Problem to solve: Print the data that follows without changing a single word.

Records shown:

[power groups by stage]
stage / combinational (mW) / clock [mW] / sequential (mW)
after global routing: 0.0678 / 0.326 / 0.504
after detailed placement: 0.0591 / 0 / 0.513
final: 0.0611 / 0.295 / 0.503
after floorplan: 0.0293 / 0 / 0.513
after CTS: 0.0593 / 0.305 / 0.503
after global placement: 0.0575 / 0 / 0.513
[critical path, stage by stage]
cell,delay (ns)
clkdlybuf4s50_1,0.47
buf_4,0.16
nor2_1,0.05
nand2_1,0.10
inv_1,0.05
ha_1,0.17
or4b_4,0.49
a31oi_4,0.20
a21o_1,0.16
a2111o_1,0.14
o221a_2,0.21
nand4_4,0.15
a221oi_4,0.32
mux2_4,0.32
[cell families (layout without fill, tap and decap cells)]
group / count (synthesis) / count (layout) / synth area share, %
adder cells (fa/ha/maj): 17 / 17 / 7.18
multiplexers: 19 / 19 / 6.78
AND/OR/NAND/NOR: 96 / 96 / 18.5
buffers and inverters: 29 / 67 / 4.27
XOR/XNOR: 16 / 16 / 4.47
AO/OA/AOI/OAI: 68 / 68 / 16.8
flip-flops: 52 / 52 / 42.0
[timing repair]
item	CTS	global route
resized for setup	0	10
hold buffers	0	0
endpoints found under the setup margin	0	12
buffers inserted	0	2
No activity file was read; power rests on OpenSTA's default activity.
$ cat src/rtl/modexp_controller.sv
// Modular exponentiation sequencer: constant-time left-to-right square-and-multiply
// driving one shared external combinational modular multiplier.
module modexp_controller #(
   parameter int unsigned DATA_WIDTH = 8,
   parameter int unsigned EXP_WIDTH  = 8
) (
   input  logic                  clk,
   input  logic                  reset,
   input  logic                  start,
   input  logic [DATA_WIDTH-1:0] base,
   input  logic [EXP_WIDTH-1:0]  exponent,
   input  logic [DATA_WIDTH-1:0] modulant,
   output logic                  busy,
   output logic                  done,
   output logic                  err,
   output logic [DATA_WIDTH-1:0] result,
   output logic [DATA_WIDTH-1:0] mul_a,
   output logic [DATA_WIDTH-1:0] mul_b,
   output logic [DATA_WIDTH-1:0] mul_modulant,
   input  logic [DATA_WIDTH-1:0] mul_out
);

   localparam int unsigned IdxW = (EXP_WIDTH > 1) ? $clog2(EXP_WIDTH) : 1;
   localparam logic [IdxW-1:0] IdxTop = IdxW'(EXP_WIDTH - 1);

   typedef enum logic [1:0] {StIdle, StSquare, StMult, StDone} state_e;

   state_e                state_q;
   logic [DATA_WIDTH-1:0] base_q;
   logic [EXP_WIDTH-1:0]  exp_q;
   logic [DATA_WIDTH-1:0] mod_q;
   logic [DATA_WIDTH-1:0] acc_q;
   logic [IdxW-1:0]       idx_q;
   logic [DATA_WIDTH-1:0] result_q;
   logic                  err_q;
   logic [DATA_WIDTH-1:0] mult_sel;

   // The multiply is always issued; only the write-back depends on the exponent bit.
   assign mult_sel = exp_q[idx_q] ? mul_out : acc_q;

   always_comb begin
      mul_a = '0;
      mul_b = '0;
      unique case (state_q)
         StSquare: begin
            mul_a = acc_q;
            mul_b = acc_q;
         end
         StMult: begin
            mul_a = acc_q;
            mul_b = base_q;
         end
         default: ;
      endcase
   end

   assign busy         = (state_q == StSquare) || (state_q == StMult);
   assign done         = (state_q == StDone);
   assign err          = err_q;
   assign result       = result_q;
   assign mul_modulant = mod_q;

   always_ff @(posedge clk) begin
      if (reset) begin
         state_q  <= StIdle;
         base_q   <= '0;
         exp_q    <= '0;
         mod_q    <= '0;
         acc_q    <= '0;
         idx_q    <= '0;
         result_q <= '0;
         err_q    <= 1'b0;
      end else begin
         unique case (state_q)
            StIdle: begin
               if (start) begin
                  base_q <= base;
                  exp_q  <= exponent;
                  mod_q  <= modulant;
                  err_q  <= 1'b0;
                  acc_q  <= DATA_WIDTH'(1);
                  idx_q  <= IdxTop;
                  if (modulant == '0) begin
                     result_q <= '0;
                     err_q    <= 1'b1;
                     state_q  <= StDone;
                  end else begin
                     state_q <= StSquare;
                  end
               end
            end
            StSquare: begin
               acc_q   <= mul_out;
               state_q <= StMult;
            end
            StMult: begin
               acc_q <= mult_sel;
               if (idx_q == '0) begin
                  result_q <= mult_sel;
                  state_q  <= StDone;
               end else begin
                  idx_q   <= idx_q - 1'b1;
                  state_q <= StSquare;
               end
            end
            StDone: state_q <= StIdle;
            default: state_q <= StIdle;
         endcase
      end
   end

endmodule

Answer to this task:
[power groups by stage]
stage / combinational (mW) / clock [mW] / sequential (mW)
after global routing: 0.0678 / 0.326 / 0.504
after detailed placement: 0.0591 / 0 / 0.513
final: 0.0611 / 0.295 / 0.503
after floorplan: 0.0293 / 0 / 0.513
after CTS: 0.0593 / 0.305 / 0.503
after global placement: 0.0575 / 0 / 0.513
[critical path, stage by stage]
cell,delay (ns)
clkdlybuf4s50_1,0.47
buf_4,0.16
nor2_1,0.05
nand2_1,0.10
inv_1,0.05
ha_1,0.17
or4b_4,0.49
a31oi_4,0.20
a21o_1,0.16
a2111o_1,0.14
o221a_2,0.21
nand4_4,0.15
a221oi_4,0.32
mux2_4,0.32
[cell families (layout without fill, tap and decap cells)]
group / count (synthesis) / count (layout) / synth area share, %
adder cells (fa/ha/maj): 17 / 17 / 7.18
multiplexers: 19 / 19 / 6.78
AND/OR/NAND/NOR: 96 / 96 / 18.5
buffers and inverters: 29 / 67 / 4.27
XOR/XNOR: 16 / 16 / 4.47
AO/OA/AOI/OAI: 68 / 68 / 16.8
flip-flops: 52 / 52 / 42.0
[timing repair]
item	CTS	global route
resized for setup	0	10
hold buffers	0	0
endpoints found under the setup margin	0	12
buffers inserted	0	2
No activity file was read; power rests on OpenSTA's default activity.
$ cat src/rtl/modexp_controller.sv
// Modular exponentiation sequencer: constant-time left-to-right square-and-multiply
// driving one shared external combinational modular multiplier.
module modexp_controller #(
   parameter int unsigned DATA_WIDTH = 8,
   parameter int unsigned EXP_WIDTH  = 8
) (
   input  logic                  clk,
   input  logic                  reset,
   input  logic                  start,
   input  logic [DATA_WIDTH-1:0] base,
   input  logic [EXP_WIDTH-1:0]  exponent,
   input  logic [DATA_WIDTH-1:0] modulant,
   output logic                  busy,
   output logic                  done,
   output logic                  err,
   output logic [DATA_WIDTH-1:0] result,
   output logic [DATA_WIDTH-1:0] mul_a,
   output logic [DATA_WIDTH-1:0] mul_b,
   output logic [DATA_WIDTH-1:0] mul_modulant,
   input  logic [DATA_WIDTH-1:0] mul_out
);

   localparam int unsigned IdxW = (EXP_WIDTH > 1) ? $clog2(EXP_WIDTH) : 1;
   localparam logic [IdxW-1:0] IdxTop = IdxW'(EXP_WIDTH - 1);

   typedef enum logic [1:0] {StIdle, StSquare, StMult, StDone} state_e;

   state_e                state_q;
   logic [DATA_WIDTH-1:0] base_q;
   logic [EXP_WIDTH-1:0]  exp_q;
   logic [DATA_WIDTH-1:0] mod_q;
   logic [DATA_WIDTH-1:0] acc_q;
   logic [IdxW-1:0]       idx_q;
   logic [DATA_WIDTH-1:0] result_q;
   logic                  err_q;
   logic [DATA_WIDTH-1:0] mult_sel;

   // The multiply is always issued; only the write-back depends on the exponent bit.
   assign mult_sel = exp_q[idx_q] ? mul_out : acc_q;

   always_comb begin
      mul_a = '0;
      mul_b = '0;
      unique case (state_q)
         StSquare: begin
            mul_a = acc_q;
            mul_b = acc_q;
         end
         StMult: begin
            mul_a = acc_q;
            mul_b = base_q;
         end
         default: ;
      endcase
   end

   assign busy         = (state_q == StSquare) || (state_q == StMult);
   assign done         = (state_q == StDone);
   assign err          = err_q;
   assign result       = result_q;
   assign mul_modulant = mod_q;

   always_ff @(posedge clk) begin
      if (reset) begin
         state_q  <= StIdle;
         base_q   <= '0;
         exp_q    <= '0;
         mod_q    <= '0;
         acc_q    <= '0;
         idx_q    <= '0;
         result_q <= '0;
         err_q    <= 1'b0;
      end else begin
         unique case (state_q)
            StIdle: begin
               if (start) begin
                  base_q <= base;
                  exp_q  <= exponent;
                  mod_q  <= modulant;
                  err_q  <= 1'b0;
                  acc_q  <= DATA_WIDTH'(1);
                  idx_q  <= IdxTop;
                  if (modulant == '0) begin
                     result_q <= '0;
                     err_q    <= 1'b1;
                     state_q  <= StDone;
                  end else begin
                     state_q <= StSquare;
                  end
               end
            end
            StSquare: begin
               acc_q   <= mul_out;
               state_q <= StMult;
            end
            StMult: begin
               acc_q <= mult_sel;
               if (idx_q == '0) begin
                  result_q <= mult_sel;
                  state_q  <= StDone;
               end else begin
                  idx_q   <= idx_q - 1'b1;
                  state_q <= StSquare;
               end
            end
            StDone: state_q <= StIdle;
            default: state_q <= StIdle;
         endcase
      end
   end

endmodule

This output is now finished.